I often rave about my local butcher. When I first started shopping SOLE, he was the first person I approached with my tentative "Where is this stuff actually from?" questions. Instead of withering my budding SOLE shoots, he enthusiastically answered me, and gave me the confidence to delve deeper, and become more confident in approaching my providers. And it recently occurred to me, that I talk about him a lot, but I've never given him a shout out. I've reviewed spices from interstate, olive oil from overseas, but never given my humble, local butcher a shout out.

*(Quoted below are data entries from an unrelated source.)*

$ cat config.mk
export PLATFORM = sky130hd
export DESIGN_NAME = bist_seq_controller
export DESIGN_NICKNAME = d
export VERILOG_FILES = /design/src/rtl/bist_seq_controller.sv
export SDC_FILE = /design/constraint.sdc
export NUM_CORES = 1
export LEC_CHECK = 0
export ABC_CLOCK_PERIOD_IN_PS = 2250
export CAP_MARGIN = 20
export CORE_MARGIN = 1.5
export CORE_UTILIZATION = 52
export CTS_BUF_LIST = sky130_fd_sc_hd__clkbuf_4 sky130_fd_sc_hd__clkbuf_8
export DETAILED_ROUTE_END_ITERATION = 10
export PLACE_DENSITY = 0.88
export SYNTH_ARGS = -nofsm -noshare
export SYNTH_HDL_FRONTEND = slang
export SYNTH_SLANG_ARGS = --single-unit
$ cat constraint.sdc
create_clock -name clk -period 2.25 [get_ports clk]
set_input_delay 0.5625 -clock clk [delete_from_list [all_inputs] [get_ports clk]]
set_output_delay 0.5625 -clock clk [all_outputs]
set_load 0.1 [all_outputs]
$ cat src/rtl/bist_seq_controller.sv
// Sequences power-on BIST (with bounded retries and a timeout) before cycling equations in NORMAL.
// All outputs come straight from flops; reset is asynchronous and forces every output to its idle value.
module bist_seq_controller #(
  parameter int NUM_EQ        = 4,
  parameter int CYCLES_PER_EQ = 8,
  parameter int BIST_TIMEOUT  = 32,
  parameter int MAX_RETRY     = 1,
  localparam int EQ_W  = (NUM_EQ > 1) ? $clog2(NUM_EQ) : 1,
  localparam int CNT_W = (CYCLES_PER_EQ > 1) ? $clog2(CYCLES_PER_EQ) : 1,
  localparam int TO_W  = $clog2(BIST_TIMEOUT + 1),
  localparam int RT_W  = $clog2(MAX_RETRY + 1)
) (
  input  logic             clk,
  input  logic             rst,
  input  logic             start,
  input  logic             stop,
  input  logic             rerun_bist,
  input  logic             bist_active,
  input  logic             bist_pass,
  output logic             start_bist,
  output logic             normal_active,
  output logic [EQ_W-1:0]  sel_eq,
  output logic [CNT_W-1:0] cycle_count,
  output logic             bist_fail,
  output logic [RT_W-1:0]  retry_count,
  output logic [2:0]       state
);

  typedef enum logic [2:0] {
    IDLE      = 3'd0,
    BIST_REQ  = 3'd1,
    BIST_WAIT = 3'd2,
    READY     = 3'd3,
    NORMAL    = 3'd4,
    FAIL      = 3'd5
  } state_t;

  state_t           state_q, state_d;
  logic             act_q;
  logic [TO_W-1:0]  to_cnt;
  logic [TO_W-1:0]  to_cnt_inc;
  logic             done, timeout, retry_ok;

  assign to_cnt_inc = to_cnt + 1'b1;
  assign done       = act_q & ~bist_active;
  assign timeout    = (to_cnt_inc == TO_W'(BIST_TIMEOUT));
  assign retry_ok   = (retry_count < RT_W'(MAX_RETRY));

  always_comb begin
    state_d = state_q;
    case (state_q)
      IDLE:      state_d = BIST_REQ;
      BIST_REQ:  state_d = BIST_WAIT;
      BIST_WAIT: begin
        // A completion seen on the timeout cycle still counts as completion.
        if (done && bist_pass)  state_d = READY;
        else if (done || timeout) state_d = retry_ok ? BIST_REQ : FAIL;
      end
      READY: begin
        if (rerun_bist) state_d = BIST_REQ;
        else if (start) state_d = NORMAL;
      end
      NORMAL:    if (stop) state_d = READY;
      FAIL:      state_d = FAIL;
      default:   state_d = IDLE;
    endcase
  end

  always_ff @(posedge clk or posedge rst) begin
    if (rst) begin
      state_q       <= IDLE;
      act_q         <= 1'b0;
      to_cnt        <= '0;
      retry_count   <= '0;
      sel_eq        <= '0;
      cycle_count   <= '0;
      start_bist    <= 1'b0;
      normal_active <= 1'b0;
      bist_fail     <= 1'b0;
    end else begin
      state_q <= state_d;
      act_q   <= (state_d == BIST_REQ) ? 1'b0 : bist_active;

      if (state_q == BIST_REQ)                          to_cnt <= '0;
      else if (state_q == BIST_WAIT && !timeout)        to_cnt <= to_cnt_inc;

      if (state_q == READY && rerun_bist)
        retry_count <= '0;
      else if (state_q == BIST_WAIT && state_d == BIST_REQ && retry_ok)
        retry_count <= retry_count + 1'b1;

      // Counters only run while staying in NORMAL, so entry and exit both see zeros.
      if (state_q == NORMAL && state_d == NORMAL) begin
        if (cycle_count == CNT_W'(CYCLES_PER_EQ - 1)) begin
          cycle_count <= '0;
          sel_eq      <= (sel_eq == EQ_W'(NUM_EQ - 1)) ? '0 : sel_eq + 1'b1;
        end else begin
          cycle_count <= cycle_count + 1'b1;
        end
      end else begin
        cycle_count <= '0;
        sel_eq      <= '0;
      end

      start_bist    <= (state_d == BIST_REQ);
      normal_active <= (state_d == NORMAL);
      bist_fail     <= (state_d == FAIL);
    end
  end

  assign state = state_q;

endmodule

All snags made on the premises


And here's the thing. A few people who've gone to John, as a result of reading this blog, get back to me surprised that it's so "normal". I don't quite know how to respond to that. Maybe any butcher associated with me should have Nag Champa burning, statues of Amateratsu in the window, Baba Yaga flavoured sausages and wrap their roasts in Feminist coloured paper.

And here's the thing. In offering to take some snaps and do this post for the guys, I realised how absolutely bloody normal the place is. It's a bog standard suburban butcher shop. There is nothing overtly SOLE (whatever that means) about it.

It's the questions that you have to ask, that unlocks this unprepossessing shop's SOLE.

All the beef and lamb are sourced from Cardinia, the chooks from the Mornington Pen. They stock free range chooks and eggs from Lilydale, and their pork comes from Hastings. They smoke all their own small goods on the premises, make their own snags (we're having the chicken and asparagus tonight), corn their own beef. They do a sensational range of boerwors sausages and biltong (dried jerky, South African style). They stock the ubiquitous marinated chicken wings and schnitzels, but their standard T-bone is some of the best beef eating around.

All pretty bog standard stuff. The difference with the guys at Kerrie Road, is that they have realised that "We travel all over Victoria to bring you the best!" ISN'T necessarily the answer the punters today want to hear.